TEREOS ET CRISTAL UNION EN PISTE
La stévia a beau être une plante tropicale, principalement cultivée en Chine et de part et d’autre de l’équateur en Afrique, en Amérique du Sud et en Asie du Sud-Est, cela n’a pas dissuadé les deux géants français du sucre,Tereos et Cristal Union, de se lancer dans la course.Tereos s’est associé à Pure- Circle, qui revendique 80 % de la production mondiale d’extraits de stévia en 2010 et maîtrise la chaîne de production de la mise en culture à la purification des composants. Pour Jean-Renaud Lourette, directeur général de la joint venture Tereos Pure- Circle Solutions, « l’association d’extraits de stévia et de sucre offre une excellente synergie ».
Outre la facilité d’emploi, ce concept permet de multiplier les combinaisons allant d’une réduction calorique de 30 % à un produit « zéro calorie », tout en offrant un goût proche de celui du sucre. La gestion du goût de réglisse apporté par la stévia est en effet capitale pour favoriser l’acceptabilité du produit. Cristal Union s’est pour sa part tourné vers Cargill.Truvia, le produit lancé voilà trois ans aux États-Unis par le géant de l’agro-industrie, s’est imposé comme le deuxième édulcorant de table le plus vendu outre-Atlantique avec 67 % de parts de marché. Le partenariat conclu entre les deux structures combine le savoir-faire de Cargill dans le secteur de la stévia avec le réseau de distribution et la force de frappe marketing de Daddy, marque phare de la coopérative sucrière, pour une commercialisation en France et en Italie. « L’arrivée de la stévia est une vraie rupture qui va rendre plus problématique la commercialisation des édulcorants de synthèse », estime Alain Commissaire, directeur général de Cristal Union.Au-delà du partenariat avec Cargill,Cristal Union teste la culture de la stévia sur quelques fermes en Argentine. Objectif : se donner les moyens de maîtriser l’ensemble de la filière si le potentiel commercial se concrétise.

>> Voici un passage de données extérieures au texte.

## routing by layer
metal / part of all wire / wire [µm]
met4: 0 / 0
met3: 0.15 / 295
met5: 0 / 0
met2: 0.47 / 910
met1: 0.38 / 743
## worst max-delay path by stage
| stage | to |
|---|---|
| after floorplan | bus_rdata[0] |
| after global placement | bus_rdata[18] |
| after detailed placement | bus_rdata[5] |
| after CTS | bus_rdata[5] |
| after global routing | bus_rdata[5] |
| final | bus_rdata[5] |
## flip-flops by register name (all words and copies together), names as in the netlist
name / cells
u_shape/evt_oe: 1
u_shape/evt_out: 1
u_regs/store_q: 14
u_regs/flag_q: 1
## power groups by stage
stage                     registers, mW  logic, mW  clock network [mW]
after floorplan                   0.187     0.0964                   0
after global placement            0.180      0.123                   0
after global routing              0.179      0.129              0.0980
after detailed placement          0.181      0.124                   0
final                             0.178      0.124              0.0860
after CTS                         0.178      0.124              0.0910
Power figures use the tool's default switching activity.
[src/rtl/smb_pkg.sv]
package smb_pkg;
  typedef enum logic [2:0] {
    ST_IDLE,
    ST_ADDR,
    ST_ADDR_ACK,
    ST_WR,
    ST_WR_ACK,
    ST_RD,
    ST_RD_ACK,
    ST_IGNORE
  } smb_state_e;
endpackage

[src/rtl/smb_sync.sv]
module smb_sync #(
  parameter int W      = 2,
  parameter int STAGES = 2
) (
  input  logic         clk,
  input  logic         rst,
  input  logic [W-1:0] d,
  output logic [W-1:0] q
);
  logic [W-1:0] pipe [STAGES];

  always_ff @(posedge clk) begin
    if (rst) pipe[0] <= '1;
    else     pipe[0] <= d;
  end

  for (genvar k = 1; k < STAGES; k++) begin : g_stage
    always_ff @(posedge clk) begin
      if (rst) pipe[k] <= '1;
      else     pipe[k] <= pipe[k-1];
    end
  end

  assign q = pipe[STAGES-1];
endmodule

[src/rtl/smb_bus_events.sv]
module smb_bus_events (
  input  logic clk,
  input  logic rst,
  input  logic scl_s,
  input  logic sda_s,
  output logic scl_rise,
  output logic scl_fall,
  output logic start_ev,
  output logic stop_ev
);
  logic scl_p, sda_p;

  always_ff @(posedge clk) begin
    if (rst) begin
      scl_p <= 1'b1;
      sda_p <= 1'b1;
    end else begin
      scl_p <= scl_s;
      sda_p <= sda_s;
    end
  end

  assign scl_rise = scl_s & ~scl_p;
  assign scl_fall = ~scl_s & scl_p;
  assign start_ev = scl_s & scl_p & sda_p & ~sda_s;
  assign stop_ev  = scl_s & scl_p & ~sda_p & sda_s;
endmodule

[src/rtl/smb_xfer_ctrl.sv]
module smb_xfer_ctrl
  import smb_pkg::*;
#(
  parameter int AW = 4
) (
  input  logic          clk,
  input  logic          rst,
  input  logic          scl_lvl,
  input  logic          sda_bit,
  input  logic          scl_rise,
  input  logic          scl_fall,
  input  logic          start_ev,
  input  logic          stop_ev,
  input  logic [6:0]    dev_addr,
  input  logic [7:0]    rdata,
  output logic          pull,
  output logic [AW-1:0] ptr,
  output logic [7:0]    wdata,
  output logic          we
);
  localparam logic [3:0] BITS = 4'd8;

  smb_state_e state;
  logic [3:0] bitcnt;
  logic [7:0] shreg;
  logic       dir_rd;
  logic       first_wr;
  logic       mack;
  logic [7:0] byte_in;

  assign byte_in = {shreg[6:0], sda_bit};

  always_ff @(posedge clk) begin
    if (rst) begin
      state    <= ST_IDLE;
      bitcnt   <= '0;
      shreg    <= '0;
      dir_rd   <= 1'b0;
      first_wr <= 1'b0;
      mack     <= 1'b0;
      pull     <= 1'b0;
      ptr      <= '0;
      wdata    <= '0;
      we       <= 1'b0;
    end else begin
      we <= 1'b0;
      if (we) ptr <= ptr + 1'b1;
      if (start_ev) begin
        state  <= ST_ADDR;
        bitcnt <= '0;
        pull   <= 1'b0;
      end else if (stop_ev) begin
        state <= ST_IDLE;
        pull  <= 1'b0;
      end else begin
        unique case (state)
          ST_ADDR: begin
            if (scl_rise && bitcnt < BITS) begin
              shreg  <= byte_in;
              bitcnt <= bitcnt + 1'b1;
            end else if (scl_fall && bitcnt == BITS) begin
              if (shreg[7:1] == dev_addr) begin
                pull   <= 1'b1;
                dir_rd <= shreg[0];
                state  <= ST_ADDR_ACK;
              end else begin
                state <= ST_IGNORE;
              end
            end
          end
          ST_ADDR_ACK: begin
            if (scl_fall) begin
              if (dir_rd) begin
                shreg  <= rdata;
                pull   <= ~rdata[7];
                bitcnt <= 4'd1;
                state  <= ST_RD;
              end else begin
                pull     <= 1'b0;
                bitcnt   <= '0;
                first_wr <= 1'b1;
                state    <= ST_WR;
              end
            end
          end
          ST_WR: begin
            if (scl_rise && bitcnt < BITS) begin
              shreg  <= byte_in;
              bitcnt <= bitcnt + 1'b1;
              if (bitcnt == BITS - 1) begin
                if (first_wr) begin
                  ptr      <= byte_in[AW-1:0];
                  first_wr <= 1'b0;
                end else begin
                  we    <= 1'b1;
                  wdata <= byte_in;
                end
              end
            end else if (scl_fall && bitcnt == BITS) begin
              pull  <= 1'b1;
              state <= ST_WR_ACK;
            end
          end
          ST_WR_ACK: begin
            if (scl_fall) begin
              pull   <= 1'b0;
              bitcnt <= '0;
              state  <= ST_WR;
            end
          end
          ST_RD: begin
            if (scl_fall) begin
              if (bitcnt < BITS) begin
                pull   <= ~shreg[6];
                shreg  <= {shreg[6:0], 1'b0};
                bitcnt <= bitcnt + 1'b1;
              end else begin
                pull  <= 1'b0;
                ptr   <= ptr + 1'b1;
                state <= ST_RD_ACK;
              end
            end
          end
          ST_RD_ACK: begin
            if (scl_rise) begin
              mack <= ~sda_bit;
            end else if (scl_fall) begin
              if (mack) begin
                shreg  <= rdata;
                pull   <= ~rdata[7];
                bitcnt <= 4'd1;
                state  <= ST_RD;
              end else begin
                state <= ST_IGNORE;
              end
            end
          end
          default: ;
        endcase
      end
    end
  end

  a_r1_start_to_addr: assert property (@(posedge clk) disable iff (rst)
    start_ev |=> (state == ST_ADDR));
  a_r8_quiet_when_unselected: assert property (@(posedge clk) disable iff (rst)
    (state == ST_IGNORE || state == ST_IDLE) |-> !pull);
  a_r9_stop_releases: assert property (@(posedge clk) disable iff (rst)
    stop_ev |=> (!pull && state == ST_IDLE));
  a_r5_we_single: assert property (@(posedge clk) disable iff (rst)
    we |=> !we);
  a_r10_pull_moves_scl_low: assert property (@(posedge clk) disable iff (rst)
    !$stable(pull) |-> !scl_lvl);
  a_r4_no_we_outside_write: assert property (@(posedge clk) disable iff (rst)
    we |-> (state == ST_WR));
endmodule

[src/rtl/smb_regptr_slave.sv]
module smb_regptr_slave
  import smb_pkg::*;
#(
  parameter int         AW        = 4,
  parameter int         LOC_W     = 2,
  parameter int         SYNC_LEN  = 2,
  parameter logic [6:0] BASE_ADDR = 7'h2C
) (
  input  logic             clk,
  input  logic             rst,
  input  logic [LOC_W-1:0] loc_strap,
  input  logic             scl_in,
  input  logic             sda_in,
  output logic             sda_pull,
  output logic [AW-1:0]    reg_addr,
  output logic [7:0]       reg_wdata,
  output logic             reg_we,
  input  logic [7:0]       reg_rdata
);
  localparam int FIXED_W = 7 - LOC_W;

  logic [6:0] dev_addr;
  logic [1:0] lines_s;
  logic       scl_s, sda_s;
  logic       scl_rise, scl_fall, start_ev, stop_ev;

  always_ff @(posedge clk) begin
    if (rst) dev_addr <= {BASE_ADDR[6 -: FIXED_W], loc_strap};
  end

  smb_sync #(.W(2), .STAGES(SYNC_LEN)) u_sync (
    .clk (clk),
    .rst (rst),
    .d   ({scl_in, sda_in}),
    .q   (lines_s)
  );
  assign scl_s = lines_s[1];
  assign sda_s = lines_s[0];

  smb_bus_events u_events (
    .clk      (clk),
    .rst      (rst),
    .scl_s    (scl_s),
    .sda_s    (sda_s),
    .scl_rise (scl_rise),
    .scl_fall (scl_fall),
    .start_ev (start_ev),
    .stop_ev  (stop_ev)
  );

  smb_xfer_ctrl #(.AW(AW)) u_ctrl (
    .clk      (clk),
    .rst      (rst),
    .scl_lvl  (scl_s),
    .sda_bit  (sda_s),
    .scl_rise (scl_rise),
    .scl_fall (scl_fall),
    .start_ev (start_ev),
    .stop_ev  (stop_ev),
    .dev_addr (dev_addr),
    .rdata    (reg_rdata),
    .pull     (sda_pull),
    .ptr      (reg_addr),
    .wdata    (reg_wdata),
    .we       (reg_we)
  );

  a_r3_addr_frozen: assert property (@(posedge clk) disable iff (rst)
    !$past(rst) |-> $stable(dev_addr));
endmodule

[config.mk]
export PLATFORM = sky130hd
export DESIGN_NAME = smb_regptr_slave
export DESIGN_NICKNAME = d
export VERILOG_FILES = /design/src/rtl/smb_pkg.sv /design/src/rtl/smb_sync.sv /design/src/rtl/smb_bus_events.sv /design/src/rtl/smb_xfer_ctrl.sv /design/src/rtl/smb_regptr_slave.sv
export SDC_FILE = /design/constraint.sdc
export NUM_CORES = 1
export LEC_CHECK = 0
export ABC_AREA = 1
export CAP_MARGIN = 20
export CORE_ASPECT_RATIO = 1.25
export CORE_UTILIZATION = 53
export CTS_CLUSTER_DIAMETER = 40
export DETAILED_ROUTE_END_ITERATION = 16
export PLACE_DENSITY = 0.8
export SETUP_SLACK_MARGIN = 0.1
export SLEW_MARGIN = 15
export SYNTH_ARGS = -nofsm -noshare
export SYNTH_HDL_FRONTEND = slang
export SYNTH_SLANG_ARGS = --single-unit
[constraint.sdc]
create_clock -name clk -period 4.5 [get_ports clk]
set_clock_uncertainty 0.05 [all_clocks]
set_input_delay 0.9 -clock clk [delete_from_list [all_inputs] [get_ports clk]]
set_output_delay 0.9 -clock clk [all_outputs]
set_load 0.05 [all_outputs]
==> results.tsv, run 1 <==
metric	value	unit
vias in the first global route	2170	
Hold Crit Class	flip-flop to flip-flop	
DRC Markers	0	
Commonest cells post-synth	nand2_1, nor2_1, dfxtp_1	
design area	0.00269	sq mm
Synth Net Count	375	
Slew @ Worst Pin	0.676	ns
endpoints failing setup	0	
clock tree from TritonCTS	built	
Synth area leader	dfxtp_1	
Detailed Route WL	5810	um
WS Path Type	flip-flop to output pin	
CTS-repair resized insts	0	
flop2flop setup slack	2.23	ns
Worst Setup Start Kind	flip-flop	
# H-tree levels	2	
Rows	26	
Hold Buf Count CTS	0	
status	finished clean	
MaxCap Viol Count	0	
Critical-path top delay cell	clkdlybuf4s50_1	
largest net degree at the start of global routing	25	
diode count	0	
worst-path cell chain	clkdlybuf4s50_1	
Total Routing Usage GR	28.0	%
top_reg_cell synth	dfxtp_1	
Iter 0 DRT Violations	201	
Yosys warning total	0	
non-filler cells, final	440	
multi-input logic area	0.00131	sq mm
initial antenna violation count	0	
Chip Height	76.0	um
Post-Place Cells	432	
die area	0.00465	sq mm
Leak	0.00125	uW
setup_tns	0	ns
Final GP Congestion	0.949	
Synth top area share	32.8	%
WHS Path Cells	1	
crit path max fanout	6	
routed vias	2390	
WP depth	1	
Top delay family on crit path	buffers and inverters	
Num CTS Buffers	5	
post-CTS setup buffer count	0	
total grt overflow	0	
Area Overhead vs Synth	15.9	%
Seq cells post-synth	40	
VDD IR max	0.246	mV
Async S/R FF share, synth	0	%
# fillers	393	
endpoints failing hold	0	
Clock Pin Slew Worst Setup and Hold Paths	0.08	ns
crit path DAT	1.58	ns
Final Max Slew Viols	0	
TritonRoute pass-1 iters	5	
period utilization	56.2	%
Crit path buffers/inverters	1	
fmax	0.395	GHz
Slew HR	54.9	%
Nets	400	
port buffer count	27	
time the worst path needs with I/O delays and setup	2.53	ns
drt via density	5.43	
Skew-Pair Late Insertion Delay	0.30	ns
Reg area	821	sq um
core area	0.00413	sq mm
share of cells above drive strength 1	8.07	%
Die W	61.2	um
Post-synth EDFFs	2	
dpl cell area	0.00261	sq mm
Syn Area/Cell	6.49	sq um
Netlist cell types	33	
I/O pins	28	
Gate Count Post-Synth	358	
Power Density	469	mW/mm^2
sequential area share after synthesis	35.3	%
Critical Path End Type	output pin	
clk buf depth	2	
Synth area leaders	dfxtp_1, nand2_1, nor2_1	
hold_ws	0.364	ns
antenna viol nets, final	0	
Root Buffer	clkbuf_8	
most common cell in the netlist	nand2_1	
wire per inst	13.2	um
dpl hpwl	4420	um
WP data required	3.55	ns
Final Core Density	65.2	%
Crit path largest cell delay	0.84	ns
CTS sink count	40	
unrepaired setup endpoints after global routing	no	
Netlist Area Pre-Place	0.00232	sq mm
Initial Util	56.2	%
Worst R2R Path Depth	8	
first-pass GRT wire length	9820	um
logic make-up after synthesis:
family	count (synthesis)	synth area share, %
adders and majority gates	3	1.62
buffers and inverters	46	8.46
AOI/OAI and AO/OA	57	13.5
and+or+nand+nor	208	39.6
xor gates and xnor gates	4	1.51
DFF	40	35.3
per-stage QoR:
| stage | total power [uW] | setup slack (ns) |
|---|---|---|
| final | 1260 | 1.97 |
| after global routing | 1370 | 1.92 |
| after CTS | 1260 | 1.97 |
| after detailed placement | 1020 | 1.96 |
| after global placement | 1010 | 2.00 |
| after floorplan | 910 | 2.77 |
power breakdown:
part	internal [uW]	leakage [uW]	switching [uW]
Combinational	185	0.000885	374
Sequential	402	0.000329	60.9
Clock	107	0.0000378	135
$ cat src/rtl/icyc_class_hold.sv
module icyc_class_hold
    import icyc_pkg::*;
(
    input  logic        clk,
    input  logic        rst_n,
    input  logic        sample_now,
    input  icyc_class_t live_cls,
    output logic        eff_flow,
    output logic        eff_ind
);
    icyc_class_t held_q;
    icyc_class_t eff_cls;

    always_ff @(posedge clk or negedge rst_n) begin
        if (!rst_n) begin
            held_q <= '0;
        end else if (sample_now) begin
            held_q <= live_cls;
        end
    end

    always_comb begin
        eff_cls  = sample_now ? live_cls : held_q;
        eff_flow = class_is_flow(eff_cls);
        eff_ind  = eff_cls.ind_prog;
    end
endmodule

$ cat src/rtl/icyc_len_fsm.sv
module icyc_len_fsm
    import icyc_pkg::*;
(
    input  logic clk,
    input  logic rst_n,
    input  logic first_ph,
    input  logic last_ph,
    input  logic eff_flow,
    input  logic eff_ind,
    output logic sample_now,
    output logic exec_done,
    output logic fetch_en,
    output logic flush
);
    icyc_state_t state_q;
    icyc_state_t state_d;
    logic        final_cyc;

    always_comb begin
        state_d = state_q;
        if (last_ph) begin
            unique case (state_q)
                ST_BASE: begin
                    if (eff_flow)     state_d = ST_FLOW;
                    else if (eff_ind) state_d = ST_EXTRA;
                    else              state_d = ST_BASE;
                end
                ST_FLOW: begin
                    if (eff_ind) state_d = ST_EXTRA;
                    else         state_d = ST_BASE;
                end
                ST_EXTRA: state_d = ST_BASE;
                default:  state_d = ST_BASE;
            endcase
        end
    end

    always_ff @(posedge clk or negedge rst_n) begin
        if (!rst_n) begin
            state_q <= ST_BASE;
        end else begin
            state_q <= state_d;
        end
    end

    always_comb begin
        final_cyc  = 1'b0;
        flush      = 1'b0;
        sample_now = 1'b0;
        unique case (state_q)
            ST_BASE: begin
                final_cyc  = !eff_flow && !eff_ind;
                sample_now = first_ph;
            end
            ST_FLOW: begin
                final_cyc = !eff_ind;
                flush     = 1'b1;
            end
            ST_EXTRA: final_cyc = 1'b1;
            default:  final_cyc = 1'b1;
        endcase
        fetch_en  = final_cyc;
        exec_done = final_cyc && last_ph;
    end
endmodule

$ cat src/rtl/icyc_sequencer.sv
module icyc_sequencer
    import icyc_pkg::*;
#(
    parameter int NUM_PHASES = 4
) (
    input  logic                  clk,
    input  logic                  rst_n,
    input  logic                  cls_call,
    input  logic                  cls_ret,
    input  logic                  cls_branch,
    input  logic                  cls_skip,
    input  logic                  cls_ind_prog,
    output logic [NUM_PHASES-1:0] phase,
    output logic                  cyc_end,
    output logic                  exec_done,
    output logic                  fetch_en,
    output logic                  flush
);
    icyc_class_t live_cls;
    logic first_ph;
    logic last_ph;
    logic sample_now;
    logic eff_flow;
    logic eff_ind;

    assign live_cls = '{call: cls_call, ret: cls_ret, branch: cls_branch,
                        skip: cls_skip, ind_prog: cls_ind_prog};

    icyc_phase_ring #(.NUM_PHASES(NUM_PHASES)) u_ring (
        .clk      (clk),
        .rst_n    (rst_n),
        .phase    (phase),
        .first_ph (first_ph),
        .last_ph  (last_ph)
    );

    icyc_class_hold u_hold (
        .clk        (clk),
        .rst_n      (rst_n),
        .sample_now (sample_now),
        .live_cls   (live_cls),
        .eff_flow   (eff_flow),
        .eff_ind    (eff_ind)
    );

    icyc_len_fsm u_fsm (
        .clk        (clk),
        .rst_n      (rst_n),
        .first_ph   (first_ph),
        .last_ph    (last_ph),
        .eff_flow   (eff_flow),
        .eff_ind    (eff_ind),
        .sample_now (sample_now),
        .exec_done  (exec_done),
        .fetch_en   (fetch_en),
        .flush      (flush)
    );

    assign cyc_end = last_ph;
endmodule
**src/rtl/mbus_pkg.sv**
```systemverilog
package mbus_pkg;
  typedef enum logic [2:0] {
    ST_IDLE = 3'd0,
    ST_T1   = 3'd1,
    ST_T2   = 3'd2,
    ST_T3   = 3'd3,
    ST_T4   = 3'd4
  } tState_e;

  // strobes from control to datapath
  typedef struct packed {
    logic load;
    logic capture;
    logic driveAddr;
    logic driveData;
    logic ale;
    logic rd;
    logic wr;
    logic memCyc;
  } busCtl_t;
endpackage

```
**src/rtl/mbus_ctrl.sv**
```systemverilog
module mbus_ctrl
  import mbus_pkg::*;
(
  input  logic    clk,
  input  logic    rstN,
  input  logic    reqValid,
  input  logic    reqWrite,
  output logic    reqReady,
  output logic    done,
  output busCtl_t ctl
);
  tState_e stQ, stD;
  logic    isWriteQ;
  logic    doneQ;

  always_comb begin
    ctl = '0;
    stD = stQ;
    unique case (stQ)
      ST_IDLE: begin
        ctl.load = reqValid;
        if (reqValid) stD = ST_T1;
      end
      ST_T1: begin
        ctl.memCyc    = 1'b1;
        ctl.driveAddr = 1'b1;
        ctl.ale       = 1'b1;
        stD           = ST_T2;
      end
      ST_T2: begin
        ctl.memCyc    = 1'b1;
        ctl.wr        = isWriteQ;
        ctl.driveData = isWriteQ;
        ctl.rd        = !isWriteQ;
        stD           = ST_T3;
      end
      ST_T3: begin
        ctl.memCyc    = 1'b1;
        ctl.wr        = isWriteQ;
        ctl.driveData = isWriteQ;
        ctl.rd        = !isWriteQ;
        ctl.capture   = !isWriteQ;
        stD           = isWriteQ ? ST_T4 : ST_IDLE;
      end
      ST_T4: begin
        ctl.memCyc    = 1'b1;
        ctl.driveData = 1'b1;
        stD           = ST_IDLE;
      end
      default: stD = ST_IDLE;
    endcase
  end

  always_ff @(posedge clk or negedge rstN) begin
    if (!rstN) begin
      stQ      <= ST_IDLE;
      isWriteQ <= 1'b0;
      doneQ    <= 1'b0;
    end else begin
      stQ <= stD;
      if (ctl.load) isWriteQ <= reqWrite;
      doneQ <= (stQ == ST_T4) || (stQ == ST_T3 && !isWriteQ);
    end
  end

  assign reqReady = (stQ == ST_IDLE);
  assign done     = doneQ;
endmodule

```
**src/rtl/mbus_dp.sv**
```systemverilog
module mbus_dp
  import mbus_pkg::*;
#(
  parameter int ADDR_W = 16,
  parameter int DATA_W = 8
) (
  input  logic              clk,
  input  logic              rstN,
  input  busCtl_t           ctl,
  input  logic [ADDR_W-1:0] reqAddr,
  input  logic [DATA_W-1:0] reqWdata,
  input  logic [DATA_W-1:0] adIn,
  output logic [ADDR_W-DATA_W-1:0] addrHi,
  output logic [DATA_W-1:0] adOut,
  output logic              adOe,
  output logic              ale,
  output logic              ioMemN,
  output logic              rdN,
  output logic              wrN,
  output logic [DATA_W-1:0] rdData
);
  localparam int HI_W = ADDR_W - DATA_W;

  logic [ADDR_W-1:0] addrQ;
  logic [DATA_W-1:0] wdataQ;
  logic [DATA_W-1:0] rdDataQ;

  always_ff @(posedge clk or negedge rstN) begin
    if (!rstN) begin
      addrQ   <= '0;
      wdataQ  <= '0;
      rdDataQ <= '0;
    end else begin
      if (ctl.load) begin
        addrQ  <= reqAddr;
        wdataQ <= reqWdata;
      end
      if (ctl.capture) rdDataQ <= adIn;
    end
  end

  assign addrHi = addrQ[ADDR_W-1 -: HI_W];
  assign adOut  = ctl.driveAddr ? addrQ[DATA_W-1:0] : wdataQ;
  assign adOe   = ctl.driveAddr | ctl.driveData;
  assign ale    = ctl.ale;
  assign ioMemN = !ctl.memCyc;
  assign rdN    = !ctl.rd;
  assign wrN    = !ctl.wr;
  assign rdData = rdDataQ;
endmodule

```
**src/rtl/mbus_seq.sv**
```systemverilog
module mbus_seq
  import mbus_pkg::*;
#(
  parameter int ADDR_W = 16,
  parameter int DATA_W = 8
) (
  input  logic                     clk,
  input  logic                     rstN,
  input  logic                     reqValid,
  input  logic                     reqWrite,
  input  logic [ADDR_W-1:0]        reqAddr,
  input  logic [DATA_W-1:0]        reqWdata,
  output logic                     reqReady,
  output logic [ADDR_W-DATA_W-1:0] addrHi,
  output logic [DATA_W-1:0]        adOut,
  output logic                     adOe,
  input  logic [DATA_W-1:0]        adIn,
  output logic                     ale,
  output logic                     ioMemN,
  output logic                     rdN,
  output logic                     wrN,
  output logic [DATA_W-1:0]        rdData,
  output logic                     done
);
  busCtl_t ctl;

  mbus_ctrl u_ctrl (
    .clk(clk), .rstN(rstN), .reqValid(reqValid), .reqWrite(reqWrite),
    .reqReady(reqReady), .done(done), .ctl(ctl)
  );

  mbus_dp #(.ADDR_W(ADDR_W), .DATA_W(DATA_W)) u_dp (
    .clk(clk), .rstN(rstN), .ctl(ctl), .reqAddr(reqAddr), .reqWdata(reqWdata),
    .adIn(adIn), .addrHi(addrHi), .adOut(adOut), .adOe(adOe), .ale(ale),
    .ioMemN(ioMemN), .rdN(rdN), .wrN(wrN), .rdData(rdData)
  );
endmodule

```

DES PARTS DE MARCHÉ PRISES AU SUCRE
La stévia, plante de la famille des chrysanthèmes, va-t-elle enterrer les édulcorants chimiques qui dominent actuellement le marché? Va-t-elle empiéter sur le sucre? Les avis divergent. « Nous ne sommes pas préoccupés pour le sucre, car cela prendra plutôt des parts à l’aspartame, assure Roland Cuni, directeur adjoint de la confédération générale des planteurs de betteraves. Cela restera un marché de niche. » Un pronostic que ne partage pas Jean-Renaud Lourette. Pour le directeur général de Tereos PureCircle Solutions, « la stévia prendra des parts à la fois aux édulcorants et au sucre. En France, 30 % des édulcorants de table vendus en grande surface contiennent déjà de la stévia, mais il y a eu peu de cannibalisme. On a surtout assisté au développement du marché des édulcorants au détriment du sucre. » L’explication: l’arrivée de la stévia a permis aux consommateurs en quête de naturalité, jusquelà peu enclins à utiliser de l’aspartame, de se convertir aux édulcorants.